Give back exactly the lines of the data below, starting with the line that has "localparam logic [31:0] QUERY_BASE" and going on through the line that has "localparam logic [31:0] NODE_BASE".

[Information provided Boundary: Start]

### src/rtl/ann_wbs_pkg.sv
// Shared address map, FSM states and region decode
// for the Wishbone slave front end of the accelerator.
package ann_wbs_pkg;

   localparam logic [31:0] ADDR_MASK  = 32'hFFFF_0000;
   localparam logic [31:0] CSR_BASE   = 32'h3000_0000;
   localparam logic [31:0] QUERY_BASE = 32'h3001_0000;
   localparam logic [31:0] LEAF_BASE  = 32'h3002_0000;
   localparam logic [31:0] BEST_BASE  = 32'h3003_0000;
   localparam logic [31:0] NODE_BASE  = 32'h3004_0000;

   localparam logic [15:0] OFF_MODE  = 16'h0000;
   localparam logic [15:0] OFF_DEBUG = 16'h0004;
   localparam logic [15:0] OFF_DONE  = 16'h0008;
   localparam logic [15:0] OFF_START = 16'h000C;
   localparam logic [15:0] OFF_BUSY  = 16'h0010;

   typedef enum logic [1:0] {
      ST_IDLE,
      ST_RD_WAIT,
      ST_ACK,
      ST_TURN
   } wbs_state_e;

   typedef enum logic [2:0] {
      RG_NONE,
      RG_CSR,
      RG_QUERY,
      RG_LEAF,
      RG_BEST,
      RG_NODE
   } region_e;

   function automatic region_e decode_region(input logic [31:0] adr);
      logic [31:0] r;
      r = adr & ADDR_MASK;
      case (r)
         CSR_BASE:   return RG_CSR;
         QUERY_BASE: return RG_QUERY;
         LEAF_BASE:  return RG_LEAF;
         BEST_BASE:  return RG_BEST;
         NODE_BASE:  return RG_NODE;
         default:    return RG_NONE;
      endcase
   endfunction

endpackage

### src/rtl/wbs_ctrl_decoder.sv
// Wishbone classic slave: CSR page, memory write windows,
// best-index readback and the fsm_start pulse.
module wbs_ctrl_decoder
   import ann_wbs_pkg::*;
#(
   parameter int DATA_WIDTH = 11,
   parameter int QUERY_AW   = 9,
   parameter int LEAF_AW    = 9,
   parameter int BEST_AW    = 9,
   parameter int NODE_AW    = 6
) (
   input  logic                    wb_clk_i,
   input  logic                    wb_rst_i,
   input  logic                    wbs_stb_i,
   input  logic                    wbs_cyc_i,
   input  logic                    wbs_we_i,
   input  logic [3:0]              wbs_sel_i,
   input  logic [31:0]             wbs_adr_i,
   input  logic [31:0]             wbs_dat_i,
   output logic                    wbs_ack_o,
   output logic [31:0]             wbs_dat_o,
   output logic                    mode_o,
   output logic                    debug_o,
   output logic                    fsm_start_o,
   input  logic                    fsm_done_i,
   input  logic                    fsm_busy_i,
   output logic                    query_we_o,
   output logic [QUERY_AW-1:0]     query_addr_o,
   output logic [5*DATA_WIDTH-1:0] query_wdata_o,
   output logic                    leaf_we_o,
   output logic [LEAF_AW-1:0]      leaf_addr_o,
   output logic [63:0]             leaf_wdata_o,
   output logic                    node_we_o,
   output logic [NODE_AW-1:0]      node_addr_o,
   output logic [2*DATA_WIDTH-1:0] node_wdata_o,
   output logic                    best_re_o,
   output logic [BEST_AW-1:0]      best_addr_o,
   input  logic [DATA_WIDTH-1:0]   best_rdata_i
);

   wbs_state_e  state, state_nx;
   region_e     rgn;
   logic [15:0] off;
   logic        req, acc, wr, rd, half, mem_ok, csr_wr;
   logic        lo_ld, done_clr;
   logic [31:0] lo_hold, dat_q, csr_rd;
   logic [63:0] pair;
   logic        mode_q, debug_q, done_q;
   logic        unused_sel;

   assign unused_sel = ^wbs_sel_i;

   assign req    = wbs_cyc_i & wbs_stb_i;
   assign acc    = req & (state == ST_IDLE) & ~wb_rst_i;
   assign wr     = acc & wbs_we_i;
   assign rd     = acc & ~wbs_we_i;
   assign rgn    = decode_region(wbs_adr_i);
   assign off    = wbs_adr_i[15:0];
   assign half   = wbs_adr_i[2];
   assign mem_ok = ~fsm_busy_i;
   assign csr_wr = wr & (rgn == RG_CSR);
   assign pair   = {wbs_dat_i, lo_hold};

   assign query_addr_o  = wbs_adr_i[3 +: QUERY_AW];
   assign leaf_addr_o   = wbs_adr_i[3 +: LEAF_AW];
   assign best_addr_o   = wbs_adr_i[3 +: BEST_AW];
   assign node_addr_o   = wbs_adr_i[NODE_AW-1:0];
   assign query_wdata_o = pair[5*DATA_WIDTH-1:0];
   assign leaf_wdata_o  = pair;
   assign node_wdata_o  = wbs_dat_i[2*DATA_WIDTH-1:0];

   assign mode_o  = mode_q;
   assign debug_o = debug_q;

   // State register
   always_ff @(posedge wb_clk_i) begin
      if (wb_rst_i) state <= ST_IDLE;
      else          state <= state_nx;
   end

   // Next state: best reads take an extra wait cycle for the SRAM
   always_comb begin
      state_nx = state;
      case (state)
         ST_IDLE:    if (acc) state_nx = best_re_o ? ST_RD_WAIT : ST_ACK;
         ST_RD_WAIT: state_nx = ST_ACK;
         ST_ACK:     state_nx = ST_TURN;
         ST_TURN:    state_nx = ST_IDLE;
         default:    state_nx = ST_IDLE;
      endcase
   end

   // Outputs: strobes only in the accept cycle, gated while busy
   always_comb begin
      wbs_ack_o   = (state == ST_ACK);
      wbs_dat_o   = wbs_ack_o ? dat_q : 32'h0;
      query_we_o  = wr & mem_ok & (rgn == RG_QUERY) & half;
      leaf_we_o   = wr & mem_ok & (rgn == RG_LEAF) & half;
      node_we_o   = wr & mem_ok & (rgn == RG_NODE);
      best_re_o   = rd & mem_ok & (rgn == RG_BEST);
      lo_ld       = wr & mem_ok & ~half &
                    ((rgn == RG_QUERY) | (rgn == RG_LEAF));
      fsm_start_o = csr_wr & (off == OFF_START) & ~fsm_busy_i;
      done_clr    = (csr_wr & (off == OFF_DONE)) | fsm_start_o;
   end

   // CSR readback mux
   always_comb begin
      csr_rd = 32'h0;
      if (rgn == RG_CSR) begin
         case (off)
            OFF_MODE:  csr_rd[0] = mode_q;
            OFF_DEBUG: csr_rd[0] = debug_q;
            OFF_DONE:  csr_rd[0] = done_q;
            OFF_BUSY:  csr_rd[0] = fsm_busy_i;
            default:   csr_rd[0] = 1'b0;
         endcase
      end
   end

   // Control bits; a done pulse beats a coincident clear
   always_ff @(posedge wb_clk_i) begin
      if (wb_rst_i) begin
         mode_q  <= 1'b0;
         debug_q <= 1'b0;
         done_q  <= 1'b0;
      end else begin
         if (csr_wr && off == OFF_MODE)  mode_q  <= wbs_dat_i[0];
         if (csr_wr && off == OFF_DEBUG) debug_q <= wbs_dat_i[0];
         done_q <= fsm_done_i | (done_q & ~done_clr);
      end
   end

   // Lower-half holding register and read data capture
   always_ff @(posedge wb_clk_i) begin
      if (wb_rst_i) begin
         lo_hold <= 32'h0;
         dat_q   <= 32'h0;
      end else begin
         if (lo_ld) lo_hold <= wbs_dat_i;
         if (acc)
            dat_q <= wr ? 32'h0 : csr_rd;
         else if (state == ST_RD_WAIT)
            dat_q <= {{(32-DATA_WIDTH){1'b0}}, best_rdata_i};
      end
   end

endmodule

[Information provided Boundary: End]

## Exercise result
   localparam logic [31:0] QUERY_BASE = 32'h3001_0000;
   localparam logic [31:0] LEAF_BASE  = 32'h3002_0000;
   localparam logic [31:0] BEST_BASE  = 32'h3003_0000;
   localparam logic [31:0] NODE_BASE  = 32'h3004_0000;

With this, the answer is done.